NMA Mourns the Sudden Passing of Chairman and CEO of Kaiser Permanente, Bernard J. Tyson

The chairman and CEO of the nation’s largest managed health care organization, Kaiser Permanente, Bernard J. Tyson, died suddenly on Sunday at the age of 60.

Bernard Tyson rose through the ranks from intern to the leader of the health care giant, based in Oakland, CA, a career that spanned 35 years. Tyson became Kaiser’s CEO in 2013 and was named Chairman in 2014, leading the nonprofit foundation that operates integrated managed care, hospitals and regional medical groups in California, seven other states and Washington, D.C. In his six-year tenure, as CEO, the company grew from 9.1 million members to 12.3 million, and employed more than 215,000 workers, up from 174,000. The company’s annual revenue also grew to nearly $80 million last year from $53 billion in 2013.
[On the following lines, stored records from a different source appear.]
## config.mk

```make
export PLATFORM = sky130hd
export DESIGN_NAME = filter_bank_buffer
export DESIGN_NICKNAME = d
export VERILOG_FILES = /design/src/rtl/fb_pkg.sv /design/src/rtl/fb_slot.sv /design/src/rtl/filter_bank_buffer.sv
export SDC_FILE = /design/constraint.sdc
export NUM_CORES = 1
export LEC_CHECK = 0
export ABC_AREA = 1
export CORE_ASPECT_RATIO = 0.5
export CORE_MARGIN = 5
export CORE_UTILIZATION = 40
export DETAILED_ROUTE_END_ITERATION = 6
export GPL_ROUTABILITY_DRIVEN = 0
export MAX_ROUTING_LAYER = met4
export SLEW_MARGIN = 15
export SYNTH_ARGS = -nofsm -noshare
export SYNTH_HDL_FRONTEND = slang
export SYNTH_HIERARCHICAL = 1
export SYNTH_SLANG_ARGS = --single-unit
```

## constraint.sdc

```tcl
create_clock -name clk -period 2.7 [get_ports clk]
set_input_delay 0.54 -clock clk [delete_from_list [all_inputs] [get_ports clk]]
set_output_delay 0.54 -clock clk [all_outputs]
set_load 0.01 [all_outputs]
```

## src/rtl/fb_pkg.sv

```systemverilog
// fb_pkg -- shared definitions for the filter bank buffer.
//   slot_state_e : per-slot load state (EMPTY, LOADING, FULL)
//   DEF_*        : default parameter values used by filter_bank_buffer
//   sel_width()  : width of a slot-select field (at least 1 bit)
package fb_pkg;

  typedef enum logic [1:0] {
    EMPTY   = 2'd0,
    LOADING = 2'd1,
    FULL    = 2'd2
  } slot_state_e;

  localparam int DEF_DATA_W   = 8;
  localparam int DEF_LANES    = 4;
  localparam int DEF_DEPTH    = 16;
  localparam int DEF_NUM_FILT = 2;

  function automatic int sel_width(input int n);
    return (n > 1) ? $clog2(n) : 1;
  endfunction

endpackage

```

## src/rtl/fb_slot.sv

```systemverilog
// fb_slot -- one filter slot: load state, load pointer, weight storage and
// the write path for LANES weights per beat.
// Optional macro FILTER_BANK_DOUBLE_BUF_EN: two banks per slot; writes fill
// the shadow bank, reads come from the active bank, swap_i exchanges them.
// Ports:
//   clk, rst        clock, synchronous active-high reset
//   wr_en_i         accepted write beat for this slot (already qualified)
//   wr_data_i       LANES weights, lane 0 in the LSBs
//   clr_i           empty this slot (pointer back to 0), storage kept
//   swap_i          (double-buffer build only) exchange banks if shadow FULL
//   rd_addr_i       read address into the readable bank
//   rd_word_o       weight at rd_addr_i (combinational; registered at top)
//   full_o          readable bank holds DEPTH weights
//   load_full_o     writable bank holds DEPTH weights (blocks writes)
module fb_slot
  import fb_pkg::*;
#(
  parameter int DATA_W = DEF_DATA_W,
  parameter int LANES  = DEF_LANES,
  parameter int DEPTH  = DEF_DEPTH,
  localparam int AW    = (DEPTH > 1) ? $clog2(DEPTH) : 1
) (
  input  logic                    clk,
  input  logic                    rst,
  input  logic                    wr_en_i,
  input  logic [LANES*DATA_W-1:0] wr_data_i,
  input  logic                    clr_i,
`ifdef FILTER_BANK_DOUBLE_BUF_EN
  input  logic                    swap_i,
`endif
  input  logic [AW-1:0]           rd_addr_i,
  output logic [DATA_W-1:0]       rd_word_o,
  output logic                    full_o,
  output logic                    load_full_o
);

`ifdef FILTER_BANK_DOUBLE_BUF_EN
  localparam int IW = AW + 1;
`else
  localparam int IW = AW;
`endif

  // Pointer of the beat that completes the slot.
  localparam logic [AW-1:0] LAST_PTR = AW'(DEPTH - LANES);
  localparam logic [AW-1:0] PTR_STEP = AW'(LANES);

  logic [DATA_W-1:0] mem [0:(1<<IW)-1];

  slot_state_e       state_q;
  logic [AW-1:0]     ptr_q;
  logic [IW-1:0]     wbase;
  logic [IW-1:0]     ridx;
  logic [DATA_W-1:0] lane_data [LANES];

`ifdef FILTER_BANK_DOUBLE_BUF_EN
  // state_q/ptr_q track the shadow (writable) bank; the active bank is
  // either never loaded since reset/clear or FULL, so one flag suffices.
  logic active_q;
  logic active_full_q;

  assign wbase  = {~active_q, ptr_q};
  assign ridx   = {active_q, rd_addr_i};
  assign full_o = active_full_q;
`else
  assign wbase  = ptr_q;
  assign ridx   = rd_addr_i;
  assign full_o = (state_q == FULL);
`endif

  assign load_full_o = (state_q == FULL);

  // Slot state machine. The top never asserts wr_en_i while the writable
  // bank is FULL or while clr_i is set, so only the pointer check matters.
  always_ff @(posedge clk) begin
    if (rst) begin
      state_q       <= EMPTY;
      ptr_q         <= '0;
`ifdef FILTER_BANK_DOUBLE_BUF_EN
      active_q      <= 1'b0;
      active_full_q <= 1'b0;
`endif
    end else if (clr_i) begin
      state_q       <= EMPTY;
      ptr_q         <= '0;
`ifdef FILTER_BANK_DOUBLE_BUF_EN
      active_full_q <= 1'b0;
`endif
    end else begin
`ifdef FILTER_BANK_DOUBLE_BUF_EN
      if (swap_i && (state_q == FULL)) begin
        active_q      <= ~active_q;
        active_full_q <= 1'b1;
        state_q       <= EMPTY;
        ptr_q         <= '0;
      end else
`endif
      if (wr_en_i) begin
        if (ptr_q == LAST_PTR) begin
          state_q <= FULL;
          ptr_q   <= '0;
        end else begin
          state_q <= LOADING;
          ptr_q   <= ptr_q + PTR_STEP;
        end
      end
    end
  end

  // Split the beat into lanes.
  generate
    for (genvar gi = 0; gi < LANES; gi++) begin : g_lane
      assign lane_data[gi] = wr_data_i[gi*DATA_W +: DATA_W];
    end
  endgenerate

  // Weight storage: never reset, never erased by clr.
  always_ff @(posedge clk) begin
    if (wr_en_i) begin
      for (int l = 0; l < LANES; l++) begin
        mem[wbase + IW'(l)] <= lane_data[l];
      end
    end
  end

  // Combinational read; the top registers the selected word, so a read in
  // the same cycle as a write sees the old contents.
  assign rd_word_o = mem[ridx];

endmodule

```

## src/rtl/filter_bank_buffer.sv

```systemverilog
// filter_bank_buffer -- NUM_FILT independent filter-weight slots, each
// loaded LANES weights per beat and read one weight at a time.
// Optional macro FILTER_BANK_DOUBLE_BUF_EN adds a per-slot shadow bank and
// the swap input.
// Ports:
//   clk, rst            clock, synchronous active-high reset
//   wr_valid/wr_ready   write handshake; wr_sel picks the slot
//   wr_data             LANES*DATA_W bits, lane 0 in the LSBs (lowest addr)
//   clr                 per-slot clear (wins over a same-cycle write)
//   swap                (double-buffer build only) per-slot bank swap
//   full                per-slot full flag (readable bank)
//   rd_en/rd_sel/rd_addr read request
//   rd_data/rd_valid    registered read result, 1 cycle after rd_en
module filter_bank_buffer
  import fb_pkg::*;
#(
  parameter int DATA_W   = DEF_DATA_W,
  parameter int LANES    = DEF_LANES,
  parameter int DEPTH    = DEF_DEPTH,
  parameter int NUM_FILT = DEF_NUM_FILT,
  localparam int SEL_W   = sel_width(NUM_FILT),
  localparam int AW      = (DEPTH > 1) ? $clog2(DEPTH) : 1
) (
  input  logic                    clk,
  input  logic                    rst,
  input  logic                    wr_valid,
  output logic                    wr_ready,
  input  logic [SEL_W-1:0]        wr_sel,
  input  logic [LANES*DATA_W-1:0] wr_data,
  input  logic [NUM_FILT-1:0]     clr,
`ifdef FILTER_BANK_DOUBLE_BUF_EN
  input  logic [NUM_FILT-1:0]     swap,
`endif
  output logic [NUM_FILT-1:0]     full,
  input  logic                    rd_en,
  input  logic [SEL_W-1:0]        rd_sel,
  input  logic [AW-1:0]           rd_addr,
  output logic [DATA_W-1:0]       rd_data,
  output logic                    rd_valid
);

  logic [NUM_FILT-1:0] slot_full;
  logic [NUM_FILT-1:0] slot_load_full;
  logic [NUM_FILT-1:0] slot_wr_en;
  logic [DATA_W-1:0]   rd_words [NUM_FILT];
  logic                wr_go;
  logic                rd_hit;
  logic                rd_valid_q;
  logic [DATA_W-1:0]   rd_data_q;

  // Ready depends only on the writable bank of the selected slot; a
  // same-cycle clear of that slot rejects the beat.
  assign wr_ready = !rst && !slot_load_full[wr_sel] && !clr[wr_sel];
  assign wr_go    = wr_valid && wr_ready;
  assign full     = slot_full;

  generate
    for (genvar gi = 0; gi < NUM_FILT; gi++) begin : g_slot
      assign slot_wr_en[gi] = wr_go && (wr_sel == SEL_W'(gi));

      fb_slot #(
        .DATA_W (DATA_W),
        .LANES  (LANES),
        .DEPTH  (DEPTH)
      ) u_slot (
        .clk         (clk),
        .rst         (rst),
        .wr_en_i     (slot_wr_en[gi]),
        .wr_data_i   (wr_data),
        .clr_i       (clr[gi]),
`ifdef FILTER_BANK_DOUBLE_BUF_EN
        .swap_i      (swap[gi]),
`endif
        .rd_addr_i   (rd_addr),
        .rd_word_o   (rd_words[gi]),
        .full_o      (slot_full[gi]),
        .load_full_o (slot_load_full[gi])
      );
    end
  endgenerate

  assign rd_hit = rd_en && slot_full[rd_sel];

  // Output registers; rd_data holds its value on a missed read.
  always_ff @(posedge clk) begin
    if (rst) begin
      rd_valid_q <= 1'b0;
      rd_data_q  <= '0;
    end else begin
      rd_valid_q <= rd_hit;
      if (rd_hit) begin
        rd_data_q <= rd_words[rd_sel];
      end
    end
  end

  assign rd_valid = rd_valid_q;
  assign rd_data  = rd_data_q;

endmodule

```

==> run metrics, run 1 <==
Post-synth ARST share=0%; R2R Path Start=g_slot[1].u_slot/state_q[1]$_SDFFE_PP0P_; DR pass1 iterations=5; Peak Freq=~420 MHz; Setup crit start=wr_sel; Synth top area share=56.8%; clock sink count=~270; io pins=56; TNS Setup=0 ns; CTS tree=yes; Clk pin slew, worst setup/hold paths=roughly 0.060 ns; number of global-route vias before repair=10420; critical path launch point type=input pin; hold crit path type=reg2reg; Finished Cell Area=roughly 0.016 mm²; Max VDD drop=0.550 mV; max-cap viol count=0; Overflow after GRT=0; initial DRC count=approximately 1200; minimum clock period=around 2.4 ns; Final Core Density=a little under half; share of layout cells above drive strength 1=8.18%; Yosys Warn Count=6; port buffer count=between 50 and 60; first-pass GRT wire length=a little over 60 mm; PwrDens=572 mW/mm²; via count=~11000; crit path kind=in2out; Post-DP HPWL=28.5 mm; initial antenna violation count=1; die area=roughly 0.038 mm²; Synth area leaders=edfxtp_1, nand2_1, inv_1; static leakage=around 7 nW; Root Buffer=clkbuf_16; Most used DFF post-synth=edfxtp_1; Total Power=0.00908 W; routed vias/inst=a little over 5; endpoints failing hold=0; core area=0.0332 mm²; Max-slew headroom=between 50% and 60%; Synth Net Count=~1600; Setup Viol. Count Final=0; Synth cell types=22; H-tree levels=1; post-CTS setup buffer count=0; Syn Area/Cell=a little under 9 µm²; Avg WL per Cell=between 15 and 20 µm; chip width=between 200 and 300 µm; Filler cells=around 3100; Mapped Cells=1534; Worst EP required=about 2.2 ns; top post-synthesis cells by count=nand2_1, inv_1, edfxtp_1, o21ai_0, nand3_1; TritonCTS Buffers=26; crit path max fanout=4; placed cell area=between 0.015 and 0.02 mm²; worst hold path startpoint=g_slot[0].u_slot/state_q[1]$_SDFFE_PP0P_; CP arrival=around 1.9 ns; gr usage total=around 22%; clk_lat worst skew=~0.55 ns; Final nets=~1700; hold_buf cts=0; clk buf depth=3; status=completed; standard-cell rows=47; # resized after CTS=0; worst slew pin tran=about 0.69 ns; Antenna Nets Post-Route=0; Area growth syn-to-layout=17.4%; synthesized flop and latch total=273; post-synth top area cell=edfxtp_1; Slew Viols, Final=0; register area share after synthesis=between 50% and 60%; largest net degree at the start of global routing=65; Starting Density=40.7%; fin crit share=89.1%; crit end category=primary output; most common cell in the netlist=nand2_1; Total Wirelength=about 41 mm; DIE HEIGHT=approximately 140 µm; worst clock skew=0.0112 ns; Post-Syn Area=between 0.01 and 0.015 mm²; Post-synth EDFFs=between 200 and 300; RSZ-0062 raised after global routing=no; drc violations=0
Tyson, who was named as one of Time’s 100 Most Influential People in 2017, was the first African American to lead a major national health care chain, and became a prominent black voice on race relations, equity in health care and the need for affordable care in America. As CEO, Tyson was an outspoken advocate for racial equity, both in health care and in the world of business, often noting the racial disparities in healthcare as well as the everyday struggle of being a black man in America. In 2014 he sparked a national conversation about race after he wrote an article centered around the shooting of Michael Brown.

“You would think my experience as a top executive would be different from a black man who is working in a retail or food service job to support his family,” Tyson wrote. “Yet, he and I both understand the commonality of the black male experience that remains consistent no matter what the economic status or job title.”
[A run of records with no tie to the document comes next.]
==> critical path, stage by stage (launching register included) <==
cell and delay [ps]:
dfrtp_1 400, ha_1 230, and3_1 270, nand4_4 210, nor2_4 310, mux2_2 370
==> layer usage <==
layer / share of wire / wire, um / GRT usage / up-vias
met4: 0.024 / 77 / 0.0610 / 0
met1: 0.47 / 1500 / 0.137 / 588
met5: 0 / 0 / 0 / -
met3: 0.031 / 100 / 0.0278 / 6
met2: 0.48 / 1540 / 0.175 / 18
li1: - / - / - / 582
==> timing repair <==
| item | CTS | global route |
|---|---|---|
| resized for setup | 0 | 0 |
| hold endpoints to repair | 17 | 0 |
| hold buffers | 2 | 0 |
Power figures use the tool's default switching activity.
<file path="src/rtl/jzjpcc_decode_execute_stage.sv">
// jzjpcc_decode_execute_stage: decode/execute pipeline register with operand forwarding and load-use detection
module jzjpcc_decode_execute_stage #(
  parameter int FORWARDING_EN = 1
) (
  input  logic        clock,
  input  logic        reset,
  input  logic        stall,
  input  logic        flush,
  input  logic        valid_decode,
  input  logic [31:0] pc_decode,
  input  logic [31:0] rs1Data_decode,
  input  logic [31:0] rs2Data_decode,
  input  logic [31:0] immediate_decode,
  input  logic [4:0]  rs1Addr_decode,
  input  logic [4:0]  rs2Addr_decode,
  input  logic [4:0]  rdAddr_decode,
  input  logic [2:0]  aluOperation_decode,
  input  logic        aluMod_decode,
  input  logic        aluSrcA_decode,
  input  logic [1:0]  aluSrcB_decode,
  input  logic        regWrite_decode,
  input  logic        memRead_decode,
  input  logic        memWrite_decode,
  input  logic [31:0] aluResult_memory,
  input  logic [4:0]  rdAddr_memory,
  input  logic        regWrite_memory,
  input  logic [31:0] rdData_writeback,
  input  logic [4:0]  rdAddr_writeback,
  input  logic        regWrite_writeback,
  output logic [31:0] aluOperandA,
  output logic [31:0] aluOperandB,
  output logic [2:0]  aluOperation_execute,
  output logic        aluMod_execute,
  output logic [31:0] storeData_execute,
  output logic [4:0]  rdAddr_execute,
  output logic        regWrite_execute,
  output logic        memRead_execute,
  output logic        memWrite_execute,
  output logic        valid_execute,
  output logic        loadUseStall
);
  typedef struct packed {
    logic        valid;
    logic [31:0] pc;
    logic [31:0] rs1_data;
    logic [31:0] rs2_data;
    logic [31:0] imm;
    logic [4:0]  rs1_addr;
    logic [4:0]  rs2_addr;
    logic [4:0]  rd_addr;
    logic [2:0]  alu_op;
    logic        alu_mod;
    logic        src_a;
    logic [1:0]  src_b;
    logic        reg_write;
    logic        mem_read;
    logic        mem_write;
  } stage_t;
  stage_t r, d;
  logic fw, mem_hit1, mem_hit2, wb_hit1, wb_hit2;
  logic [31:0] fwd_rs1, fwd_rs2;
  assign d = '{valid: valid_decode, pc: pc_decode, rs1_data: rs1Data_decode,
               rs2_data: rs2Data_decode, imm: immediate_decode, rs1_addr: rs1Addr_decode,
               rs2_addr: rs2Addr_decode, rd_addr: rdAddr_decode, alu_op: aluOperation_decode,
               alu_mod: aluMod_decode, src_a: aluSrcA_decode, src_b: aluSrcB_decode,
               reg_write: regWrite_decode, mem_read: memRead_decode, mem_write: memWrite_decode};
  assign loadUseStall = r.mem_read & r.valid & valid_decode & (r.rd_addr != 5'd0) &
                        ((r.rd_addr == rs1Addr_decode) | (r.rd_addr == rs2Addr_decode));
  always_ff @(posedge clock) begin
    if (!reset) r <= '0;
    else if (flush) r <= '0;
    else if (stall) r <= r;
    else if (loadUseStall) r <= '0;
    else r <= d;
  end
  // x0 never forwards, so a zero destination address can never hit
  assign fw       = FORWARDING_EN != 0;
  assign mem_hit1 = fw & regWrite_memory & (rdAddr_memory != 5'd0) & (rdAddr_memory == r.rs1_addr);
  assign mem_hit2 = fw & regWrite_memory & (rdAddr_memory != 5'd0) & (rdAddr_memory == r.rs2_addr);
  assign wb_hit1  = fw & regWrite_writeback & (rdAddr_writeback != 5'd0) & (rdAddr_writeback == r.rs1_addr);
  assign wb_hit2  = fw & regWrite_writeback & (rdAddr_writeback != 5'd0) & (rdAddr_writeback == r.rs2_addr);
  assign fwd_rs1 = mem_hit1 ? aluResult_memory : wb_hit1 ? rdData_writeback : r.rs1_data;
  assign fwd_rs2 = mem_hit2 ? aluResult_memory : wb_hit2 ? rdData_writeback : r.rs2_data;
  assign aluOperandA = r.src_a ? r.pc : fwd_rs1;
  assign aluOperandB = r.src_b == 2'b00 ? fwd_rs2 :
                       r.src_b == 2'b01 ? r.imm :
                       r.src_b == 2'b10 ? 32'd4 : 32'd0;
  assign storeData_execute    = fwd_rs2;
  assign aluOperation_execute = r.alu_op;
  assign aluMod_execute       = r.alu_mod;
  assign rdAddr_execute       = r.rd_addr;
  assign regWrite_execute     = r.reg_write;
  assign memRead_execute      = r.mem_read;
  assign memWrite_execute     = r.mem_write;
  assign valid_execute        = r.valid;
endmodule

</file>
Tyson was vocal in his support of the Affordable Care Act, as he told the Wall Street Journal in 2017, he was committed to keeping Kaiser in the ACA exchanges despite market instability, while other health care providers like Aetna backed out.

“The NMA mourns the untimely death of Bernard J Tyson, chairman and CEO of Kaiser Permanente. He demonstrated the heights to which an African American executive in the healthcare industry can rise. During his time as CEO at Kaiser, he implemented programs to move forward African American physicians and other healthcare professionals. Though his passing was sudden it will not diminish the highest degree of respect that the NMA held for this healthcare giant. The work that he began will be continued by those of us who follow in his wake. The NMA will long cherish his accomplishments to the healthcare industry.”

Oliver T. Brooks, MD President,
National Medical Association

Bernard James Tyson was born January 20, 1959, in Vallejo, CA, one of seven children born to Moses Tyson, a carpenter and part-time minister, and his wife, Billie, a homemaker. It was his mother’s frequent visits to hospitals for diabetes that inspired him to seek a career in health care, he said in a 2015 Bloomberg interview “My mom was sick from diabetes, so we were in hospitals a lot, and I decided I wanted to run my own,” he told Bloomberg. It was those tough times in Vallejo General Hospital that proved formative.

“I’ve always had this calling,” he told the San Francisco Business Times in 2015, remarking how his childhood experiences were influenced by “wonderful people in white coats who genuinely acted like they cared for my mother.”Tyson is survived by his wife, media executive and entrepreneur Denise Bradley-Tyson, and three sons, Bernard Jr., Alexander and Charles.